Agefit <- rpart(Age ~ Pclass + Sex + SibSp + Parch + Fare + Embarked + Title + FamilySize,
data = combi[!is.na(combi$Age), ],
method = 'anova')
combi$Age[is.na(combi$Age)] <- predict(Agefit, combi[is.na(combi$Age), ])
Take a look at the statistics before we lift off,
summary(combi)
## PassengerId Survived Pclass Name
## Min. : 1 Min. :0.0000 Min. :1.000 Length:1309
## 1st Qu.: 328 1st Qu.:0.0000 1st Qu.:2.000 Class :character
## Median : 655 Median :0.0000 Median :3.000 Mode :character
## Mean : 655 Mean :0.3838 Mean :2.295
## 3rd Qu.: 982 3rd Qu.:1.0000 3rd Qu.:3.000
## Max. :1309 Max. :1.0000 Max. :3.000
## NA's :418
## Sex Age SibSp Parch
## female:466 Min. : 0.17 Min. :0.0000 Min. :0.000
## male :843 1st Qu.:22.00 1st Qu.:0.0000 1st Qu.:0.000
## Median :28.86 Median :0.0000 Median :0.000
## Mean :29.70 Mean :0.4989 Mean :0.385
## 3rd Qu.:36.50 3rd Qu.:1.0000 3rd Qu.:0.000
## Max. :80.00 Max. :8.0000 Max. :9.000
##
## Ticket Fare Cabin Embarked
## CA. 2343: 11 Min. : 0.000 :1014 : 2
## 1601 : 8 1st Qu.: 7.896 C23 C25 C27 : 6 C:270
## CA 2144 : 8 Median : 14.454 B57 B59 B63 B66: 5 Q:123
## 3101295 : 7 Mean : 33.295 G6 : 5 S:914
## 347077 : 7 3rd Qu.: 31.275 B96 B98 : 4
## 347082 : 7 Max. :512.329 C22 C26 : 4
## (Other) :1261 NA's :1 (Other) : 271
## Title FamilySize Surname FamilyID
## Mr :757 Min. : 1.000 Length:1309 Small :1074
## Miss :260 1st Qu.: 1.000 Class :character 11Sage : 11
## Mrs :197 Median : 1.000 Mode :character 7Andersson: 9
## Master : 61 Mean : 1.884 8Goodwin : 8
## Dr : 8 3rd Qu.: 2.000 7Asplund : 7
## Rev : 8 Max. :11.000 6Fortune : 6
## (Other): 18 (Other) : 194
#combi$Embarked <- as.character(combi$Embarked)
combi$Embarked[which(combi$Embarked == '')] <- 'S'
combi$Embarked <- factor(combi$Embarked)
combi$Fare[which(is.na(combi$Fare))] <- median(combi$Fare, na.rm = TRUE)

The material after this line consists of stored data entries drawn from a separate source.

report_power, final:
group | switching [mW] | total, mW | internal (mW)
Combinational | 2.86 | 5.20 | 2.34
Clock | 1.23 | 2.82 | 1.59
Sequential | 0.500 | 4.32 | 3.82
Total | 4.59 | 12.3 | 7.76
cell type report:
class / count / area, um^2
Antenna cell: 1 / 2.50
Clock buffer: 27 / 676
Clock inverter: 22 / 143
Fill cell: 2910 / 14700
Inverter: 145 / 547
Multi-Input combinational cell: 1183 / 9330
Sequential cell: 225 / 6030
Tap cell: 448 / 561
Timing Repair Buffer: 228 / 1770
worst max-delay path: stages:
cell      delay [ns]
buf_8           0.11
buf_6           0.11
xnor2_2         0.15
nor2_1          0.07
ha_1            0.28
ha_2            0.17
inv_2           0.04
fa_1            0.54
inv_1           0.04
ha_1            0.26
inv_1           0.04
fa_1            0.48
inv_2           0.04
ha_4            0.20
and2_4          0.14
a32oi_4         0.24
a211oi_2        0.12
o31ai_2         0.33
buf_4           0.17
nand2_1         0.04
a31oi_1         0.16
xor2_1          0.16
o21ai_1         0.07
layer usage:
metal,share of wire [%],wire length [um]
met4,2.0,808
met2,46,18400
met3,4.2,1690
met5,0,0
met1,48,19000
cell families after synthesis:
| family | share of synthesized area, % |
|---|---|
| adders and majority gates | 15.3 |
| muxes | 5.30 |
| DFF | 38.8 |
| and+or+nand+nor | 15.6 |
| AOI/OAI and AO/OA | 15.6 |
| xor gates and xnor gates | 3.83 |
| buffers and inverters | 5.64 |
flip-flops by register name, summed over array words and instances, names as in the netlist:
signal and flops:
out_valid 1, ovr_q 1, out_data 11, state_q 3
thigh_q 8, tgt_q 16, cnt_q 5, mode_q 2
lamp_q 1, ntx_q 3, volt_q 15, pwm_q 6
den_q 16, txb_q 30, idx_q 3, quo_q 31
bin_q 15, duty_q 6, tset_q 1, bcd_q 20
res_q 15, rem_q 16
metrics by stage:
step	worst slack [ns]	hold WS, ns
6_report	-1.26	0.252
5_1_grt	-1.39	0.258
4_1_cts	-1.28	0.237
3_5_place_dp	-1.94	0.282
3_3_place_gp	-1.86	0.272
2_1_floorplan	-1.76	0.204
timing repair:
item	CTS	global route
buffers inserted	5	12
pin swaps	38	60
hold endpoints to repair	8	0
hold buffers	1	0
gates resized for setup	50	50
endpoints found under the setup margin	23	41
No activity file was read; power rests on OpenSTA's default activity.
$ cat config.mk
export PLATFORM = sky130hd
export DESIGN_NAME = fir_cell
export DESIGN_NICKNAME = d
export VERILOG_FILES = /design/src/sv/fir_pkg.sv /design/src/sv/fir_cell.sv
export SDC_FILE = /design/constraint.sdc
export NUM_CORES = 1
export LEC_CHECK = 0
export ABC_AREA = 1
export BUFFER_PORTS_ARGS = -buffer_cell sky130_fd_sc_hd__buf_4
export CAP_MARGIN = 20
export CORE_ASPECT_RATIO = 0.9
export CORE_MARGIN = 10
export CORE_UTILIZATION = 36
export DETAILED_ROUTE_END_ITERATION = 8
export PLACE_DENSITY = 0.53
export SLEW_MARGIN = 20
export SYNTH_ARGS = -nofsm -noshare
export SYNTH_HDL_FRONTEND = slang
export SYNTH_SLANG_ARGS = --single-unit
$ cat constraint.sdc
create_clock -name clock -period 6.04 [get_ports clock]
set_clock_uncertainty 0.05 [all_clocks]
set_input_delay 0.302 -clock clock [delete_from_list [all_inputs] [get_ports clock]]
set_output_delay 0.302 -clock clock [all_outputs]
set_load 0.1 [all_outputs]
$ cat src/sv/fir_pkg.sv
// Package for the Q15 FIR filter: types, sizes and codes.
// Used by fir_cell, fir_filter_q15 and the testbench; depends on nothing else.
`timescale 1ns / 1ps

package fir_pkg;

   localparam int SAMPLE_W   = 16;
   localparam int COEFF_W    = 16;
   localparam int ACC_W      = 32;
   localparam int FRAC_SHIFT = 15;
   localparam int OUT_W      = ACC_W - FRAC_SHIFT;
   localparam int TAP_IDX_W  = 5;

   localparam logic MODE_SAMPLE = 1'b0;
   localparam logic MODE_COEFF  = 1'b1;

   typedef enum logic [1:0] {
      ST_IDLE,
      ST_PROD,
      ST_RUN,
      ST_HOLD
   } state_type;

   // Controls broadcast to every cell of the chain.
   typedef struct packed {
      logic shift_en;
      logic prod_en;
   } cell_ctrl_type;

endpackage

$ cat src/sv/fir_cell.sv
// One tap cell of the FIR chain: a sample, a coefficient, a product and a
// stage of the running sum. Depends on fir_pkg.
`timescale 1ns / 1ps

module fir_cell (
   input  logic                                     clock,
   input  logic                                     reset,
   input  fir_pkg::cell_ctrl_type                   ctrl,
   input  logic                                     coeff_we,
   input  logic signed [fir_pkg::COEFF_W-1:0]       coeff_data,
   input  logic signed [fir_pkg::SAMPLE_W-1:0]      sample_nbr,
   output logic signed [fir_pkg::SAMPLE_W-1:0]      sample_out,
   input  logic signed [fir_pkg::ACC_W-1:0]         sum_prev,
   input  logic                                     sum_valid_prev,
   output logic signed [fir_pkg::ACC_W-1:0]         sum_out,
   output logic                                     sum_valid_out
);

   logic signed [fir_pkg::COEFF_W-1:0]  coeff_ff, coeff_in;
   logic signed [fir_pkg::SAMPLE_W-1:0] sample_ff, sample_in;
   logic signed [fir_pkg::ACC_W-1:0]    prod_ff, prod_in;
   logic signed [fir_pkg::ACC_W-1:0]    sum_ff, sum_in;
   logic                                valid_ff, valid_in;

   always_comb begin
      coeff_in  = coeff_we ? coeff_data : coeff_ff;
      sample_in = ctrl.shift_en ? sample_nbr : sample_ff;
      prod_in   = ctrl.prod_en ? fir_pkg::ACC_W'(sample_ff * coeff_ff) : prod_ff;
      // The sum wraps at 32 bits, as the accumulation is defined.
      sum_in    = sum_valid_prev ? (sum_prev + prod_ff) : sum_ff;
      valid_in  = sum_valid_prev;
   end

   always_ff @(posedge clock) begin
      if (reset) begin
         coeff_ff <= '0;
         valid_ff <= 1'b0;
      end else begin
         coeff_ff <= coeff_in;
         valid_ff <= valid_in;
      end
   end

   always_ff @(posedge clock) begin
      sample_ff <= sample_in;
      prod_ff   <= prod_in;
      sum_ff    <= sum_in;
   end

   assign sample_out    = sample_ff;
   assign sum_out       = sum_ff;
   assign sum_valid_out = valid_ff;

endmodule

==> flow_summary.yaml, run 1 <==
outcome:
  status: "complete, no violations"
power:
  power_density_nw_per_um2: 410
  max-vdd-ir-drop_mv: 0.190
  p_leak_nw: 10.4
  total_power_w: 0.00754
yosys:
  synthArstFlopShare_pct: 0
  synth_xor_area_share_pct: 1.96
  synth_area_leaders: "fa_1 33%, edfxtp_1 15%, nand2_1 14%, inv_1 14%, ha_1 8.8%"
  yosys.area_share.simple_pct: 20.7
  netlist_area_um2: 16100
  synth_commonest_cells: "599 x nand2_1, 579 x inv_1, 263 x fa_1"
  synthAdderAreaFrac_pct: 41.5
  synth_mux_area_share_pct: 0
  synth_most_common_cell: "nand2_1"
  synth_seq_area_share_pct: 17.1
  ys.flop_type: "edfxtp_1"
  ys_types: 36
  synth_top_family_by_area: "adder cells"
  synth_top_area_share_pct: 32.8
  synth_area_leader_cell: "fa_1"
  synthCells: 2069
  yosysWarnings: 0
  synth_nets: 2515
  synth_edf_count: 80
  ys_ff_latch: 97
  synth-compound-area-share_pct: 3.58
  avgSynthCellArea_um2: 7.77
route:
  drt_pre_antenna_iters: 5
  wl_per_cell_um: 15.5
  drt_first_iter_violations: 673
  drt-total-wl_um: 43600
  dr_total_vias: 12857
  drt.antenna.violating_nets: 0
  routed_via_density: 4.58
  drc: 0
hold_path:
  worstHoldPathCells: 1
  hp-class: "primary input to register"
timing:
  finalSetupViolCount: 0
  worst_pin_slew_ns: 0.502
  report.final.slew_viol_count: 0
  finalHoldViolCount: 0
  finalCritPeriodShare_pct: 95.8
  maxSlewHeadroom_pct: 66.3
  fin_crit_ns: 5.79
  fmax_ghz: 0.173
clock_tree:
  clkTransAtPathRegs_ns: 0.08
  clkSinkCount: 97
  root_buffer: "clkbuf_16"
  cts_tree: "done"
  clk_latency_ns: 0.40
  clockBufferDepth: 2
  cts_made_buffers: 9
  htreeDepth: 3
global_route:
  grtUsageTotal_pct: 16.9
  antenna_found_initial: 0
  grt_max_degree: 34
  grt_overflow_total: 0
  grt_first_pass_wirelength_um: 71600
  grt_pass1_vias: 13726
worst_setup_path:
  end_kind: "register"
  crit_arrival_ns: 5.87
  startpoint_type: "register"
  crit_chain: "buf_4 -> nand2_1 -> inv_1 -> fa_2 -> inv_1 -> fa_1 -> fa_1 -> fa_1 -> fa_1 -> fa_1 -> inv_1 -> ha_1 -> nand2_1 -> nor2_2 -> nand2_1 -> nor3_1 -> nand2_1 -> nand4_1 -> nand2_1"
  reg2reg_depth: 19
  crit_family: "adder cells"
  critical-path-slowest-cell: "fa_2"
  cp.required_ns: 6.13
  cp.depth: 19
  crit_fanout: 5
  slowest_delay_ns: 0.62
  cp_num_buf_inv: 4
  path_class: "register to register"
cells_and_area:
  final_nets: 2646
  antenna_cells: 0
  drive_gt1_share_pct: 12.1
  fin_cells: 2805
  fin_util_pct: 41.8
  area_growth_pct: 14.6
  final_area_um2: 18400
floorplanning:
  fp.dieH_um: 220
  row_count: 73
  pin_count: 119
  die_area_um2: 53500
  die_w_um: 243
  coreArea_um2: 44100
  start_util_pct: 36.4
place:
  place_hpwl_um: 37500
  globalplace.congestion: 0.881
  port_buffers: 118
  dpl.cell_count: 2767
  place_area_um2: 17800
job:
  drv_cap: 0
-- timing repair --
item                                   in CTS  in global routing
pin swaps                                   0                  1
setup buffers                               3                 17
setup endpoints to repair                   1                 10
resized for setup                           0                 19
endpoints found under the hold margin       1                  0
hold buffers                                1                  0
gates cloned                                0                  1
-- power breakdown --
group	total, W	internal, W	switching (W)
Clock	0.000689	0.000372	0.000318
Combinational	0.00564	0.00184	0.00380
Sequential	0.00121	0.00111	0.000103
-- routing by layer --
metal  routed length, um  GRT usage [%]  vias to the layer above  share of wire (%)
met5                   0              0                        -                  0
met4                 639           4.16                        0                1.5
met3                1710           2.63                       37                3.9
met2               21500           29.9                      207                 49
met1               19800           21.4                     6314                 45
li1                    -              -                     6299                  -
-- registers in the layout, summed over array words and instances, names as in the netlist --
signal / flops
prod_ff: 32
sum_out: 32
coeff_ff: 16
sample_out: 16
sum_valid_out: 1
-- cells by family after synthesis --
logic type	Yosys count
compound gates	107
xor+xnor	36
fa+ha+maj	376
buf+inv	647
flops	97
simple gates	806
-- worst paths after layout --
check | to | slack (ns) | startpoint
setup / recovery | prod_ff[28] | 0.25 | sample_out[15]
hold / removal | sample_out[12] | 0.02 | sample_nbr[12]
setup reg to reg | prod_ff[28] | 0.25 | sample_out[15]
hold reg to reg | coeff_ff[14] | 0.41 | coeff_ff[14]
-- stage by stage --
step | setup slack (ns) | hold slack (ns) | setup TNS (ns)
2_1_floorplan | -0.00967 | 0.351 | -0.00967
3_3_place_gp | 0.0113 | 0.401 | 0
3_5_place_dp | 0.00228 | 0.403 | 0
4_1_cts | 0.0595 | 0.000617 | 0
5_1_grt | -0.00673 | 0.0101 | -0.0105
6_report | 0.252 | 0.0232 | 0
-- area by class of cell --
cell class | instances | area (um2)
Timing Repair Buffer | 180 | 1410
Sequential cell | 97 | 2750
Inverter | 586 | 2200
Timing Repair inverter | 1 | 5.00
Fill cell | 4550 | 25700
Tap cell | 600 | 751
Clock inverter | 7 | 110
Multi-Input combinational cell | 1325 | 11000
Clock buffer | 9 | 225
-- layout by cell type, fill, tap and decap left out, types with 2 or more instances in the layout --
| cell type | count |
|---|---|
| inv_2 | 6 |
| dfxtp_2 | 7 |
| nor3_2 | 5 |
| nand3_2 | 5 |
| nand2_1 | 599 |
| bufinv_16 | 2 |
| fa_2 | 4 |
| or2_2 | 7 |
| nand3_1 | 59 |
| nor2_2 | 16 |
| inv_6 | 2 |
| xor2_1 | 31 |
| fa_1 | 259 |
| nor2_1 | 69 |
| edfxtp_1 | 80 |
| nor3_1 | 7 |
| inv_1 | 578 |
| nand3b_1 | 2 |
| ha_2 | 2 |
| o21ai_0 | 17 |
| ha_4 | 2 |
| nor4_1 | 2 |
| nor2_4 | 4 |
| xnor2_1 | 5 |
| clkbuf_16 | 9 |
| nand2_2 | 9 |
| o21ai_1 | 4 |
| o21bai_1 | 10 |
| a21o_1 | 2 |
| dfxtp_1 | 10 |
| a21oi_1 | 70 |
| buf_4 | 173 |
| buf_12 | 5 |
| ha_1 | 109 |
| nand4_1 | 19 |
Note: power is estimated with default switching activity, not from simulation.
==> run 2: changes to the inputs <==
clock period = 7.2 ns   (was 6.04 ns; I/O delays follow)
==> run 2 against run 1 <==
Net effect:
- sequential share of layout area rose by 0.45 points
- cell count decreased by 2.1%
- combinational power is 19% lower
- clock power decreased by 22%
- setup slack improved by 0.42 ns
- register-to-register slack improved by 0.42 ns
- sequential cell count unchanged
- critical path type unchanged
- highest routed layer unchanged
==> flow_summary.yaml, run 2 (synthesized netlist as in run 1, its figures left out) <==
outcome:
  status: "complete, no violations"
power:
  max-vdd-ir-drop_mv: 0.162
  power_density_nw_per_um2: 347
  total_power_w: 0.00619
  p_leak_nw: 10.1
worst_setup_path:
  path_class: "register to register"
  path_common_cell: "fa_1"
  critical-path-slowest-cell: "dfxtp_1"
  slowest_delay_ns: 0.82
  end_kind: "register"
  startpoint_type: "register"
  crit_start: "coeff_ff[1]"
  reg2reg_from: "coeff_ff[1]"
  r2r_end: "prod_ff[25]"
  cp.required_ns: 7.26
  crit_arrival_ns: 6.59
  crit_chain: "nand2_1 -> inv_1 -> fa_1 -> fa_1 -> fa_1 -> fa_1 -> fa_1 -> inv_1 -> fa_1 -> inv_1 -> ha_1 -> nand2_1 -> nor2_1 -> inv_1 -> nor2_1 -> nand4_1 -> nand4_1 -> nand2_1"
  reg2reg_slack_ns: 0.67
  crit_fanout: 17
  reg2reg_depth: 18
clock_tree:
  htreeDepth: 3
  root_buffer: "clkbuf_16"
  clkSinkCount: 97
  post_cts_buffers: 0
  clockBufferDepth: 2
  hold_buffers: 0
  cts_made_buffers: 9
  clkTransAtPathRegs_ns: 0.08
  clk_latency_ns: 0.39
  cts_tree: "done"
  ctsResizeCount: 0
hold_path:
  hp-class: "primary input to register"
  hp-start: "sample_nbr[14]"
  hold_path_end: "sample_out[14]"
  worstHoldPathCells: 1
timing:
  fin_crit_ns: 6.53
  rsz0062_at_grt: "false"
  fmax_ghz: 0.153
  maxSlewHeadroom_pct: 40.1
  finalSetupViolCount: 0
  finalCritPeriodShare_pct: 90.7
  finalHoldViolCount: 0
  report.final.slew_viol_count: 0
  worst_pin_slew_ns: 0.899
  fin_tns_setup_ns: 0
floorplanning:
  start_util_pct: 36.4
  pin_count: 119
  fp.dieH_um: 220
  die_w_um: 243
  coreArea_um2: 44100
  row_count: 73
  die_area_um2: 53500
global_route:
  grt_first_pass_wirelength_um: 71800
  grt_pass1_vias: 13582
  grt_max_degree: 34
  grtUsageTotal_pct: 16.9
  grt_overflow_total: 0
  antenna_found_initial: 1
route:
  drt.antenna.violating_nets: 0
  drt_pre_antenna_iters: 5
  wl_per_cell_um: 15.7
  drt-total-wl_um: 43000
  drt_first_iter_violations: 650
  dr_total_vias: 12537
  drc: 0
  routed_via_density: 4.57
cells_and_area:
  area_growth_pct: 10.8
  final_nets: 2586
  final_area_um2: 17800
  mostFrequentLayoutCell: "nand2_1"
  nFillCells: 4587
  antenna_cells: 0
  final_cell_mix: "599 x nand2_1, 579 x inv_1, 263 x fa_1"
  drive_gt1_share_pct: 8.72
place:
  place_area_um2: 17500
  place_hpwl_um: 36700
  port_buffers: 118
  globalplace.congestion: 0.870
job:
  drv_cap: 0
## run 2: changes by cell type in the layout (fill, tap and decap cells not counted), moves of 3 or more
| cell | before | now |
|---|---|---|
| o21ai_1 | 4 | 1 |
| dfxtp_1 | 10 | 17 |
| ha_1 | 109 | 113 |
| fa_1 | 259 | 263 |
| buf_12 | 5 | 0 |
| buf_4 | 173 | 121 |
| o21ai_0 | 17 | 20 |
| dfxtp_2 | 7 | 0 |
| fa_2 | 4 | 0 |
## run 2: final cells by class
cell class | count | area [um2] | share of cell area [%]
clock buffers | 10 | 239 | 1.34
clock inverters | 6 | 73.8 | 0.414
multi-input cells | 1325 | 10900 | 61.2
flip-flops and latches | 97 | 2740 | 15.4
well taps | 600 | 751 | 4.21
repair buffers | 121 | 908 | 5.10
inverters | 586 | 2200 | 12.3
## run 2: how the worst max path moves through the flow
stage | slack [ns] | endpoint | cells past startpoint
2_1_floorplan | 0.97 | prod_ff[30] | 20
3_3_place_gp | 0.64 | prod_ff[25] | 18
3_5_place_dp | 0.65 | prod_ff[25] | 18
4_1_cts | 0.63 | prod_ff[25] | 18
5_1_grt | 0.31 | prod_ff[25] | 18
6_report | 0.67 | prod_ff[25] | 18
## run 2: routing by layer
layer | vias up | GRT usage (%) | wire, um
met5 | - | 0 | 0
met4 | 0 | 3.98 | 709
met3 | 39 | 2.60 | 1610
met2 | 211 | 29.5 | 20800
met1 | 6115 | 21.9 | 19900
li1 | 6172 | - | -
## run 2: through the flow
| step | hold WS, ns | utilization, % | worst slack, ns | std cells |
|---|---|---|---|---|
| finish | 0.0882 | 40.4 | 0.672 | 2745 |
| global route | 0.0715 | 40.4 | 0.310 | 2745 |
| detailed placement | 0.418 | 39.7 | 0.655 | 2729 |
| floorplan | 0.409 | - | 0.970 | 2069 |
| global placement | 0.403 | 39.7 | 0.644 | 2729 |
| CTS | 0.0570 | 40.4 | 0.629 | 2745 |
## run 2: power by group
part	leakage [nW]	switching [W]	total [W]	internal (W)
clock	0.153	0.000252	0.000536	0.000284
combinational	9.04	0.00314	0.00458	0.00144
sequential	0.929	0.000138	0.00107	0.000931
## run 2: worst max-delay path: cells and delay by family (launching register included)
family,cells,cell delay [ns]
and+or+nand+nor,7,1.26
buffers and inverters,4,0.36
DFF,1,0.82
adders and majority gates,7,3.73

I’ve got rid of all NA values from the dataset. There’s another problem here, the factor variables cannot have more than 32 levels. combi$FamilyID has double that many. To cut them down I will include all the 3 member families into small
combi$FamilyID2 <- combi$FamilyID
combi$FamilyID2 <- as.character(combi$FamilyID2)
combi$FamilyID2[combi$FamilySize <= 3] <- 'Small'
combi$FamilyID2 <- factor(combi$FamilyID2)
train <- combi[1:891,]
test <- combi[892:1309,]
Let’s begin by setting a seed to ensure reproducibility
set.seed(42)
fit <- randomForest(data = train,
importance = TRUE,
ntree = 2000,
as.factor(Survived) ~ Pclass + Sex + Age + SibSp + Parch + Fare + Embarked + Title + FamilySize + FamilyID2)
varImpPlot(fit)
To generate the prediction is just like as it has always been
prediction <- predict(fit, test)
submit <- data.frame(PassengerID = test$PassengerId, Survived = prediction)
write.csv(submit, file = "randomForest.csv", row.names = FALSE)
This was a bummer. Our score didn’t improve at all!
Somewhere in this a statistical test is involved, let’s roll before we dive into the specifics. Using the library(party)
set.seed(42)
fit <- cforest(as.factor(Survived) ~ Pclass + Sex + Age + SibSp + Parch + Fare + Embarked + Title + FamilySize + FamilyID,
data = train,
controls = cforest_unbiased(ntree=2000, mtry=3))
To make the prediction, same drill.
prediction <- predict(fit, test, OOB = TRUE, type = 'response')
submit <- data.frame(PassengerID = test$PassengerId, Survived = prediction)
write.csv(submit, file = 'conditionalInferenceTrees.csv', row.names = FALSE)
This gets me in top-500 of the leaderboard with a score of 0.80861. Trevor leaves us at this point so I’ll have to tread alone the rest of the way.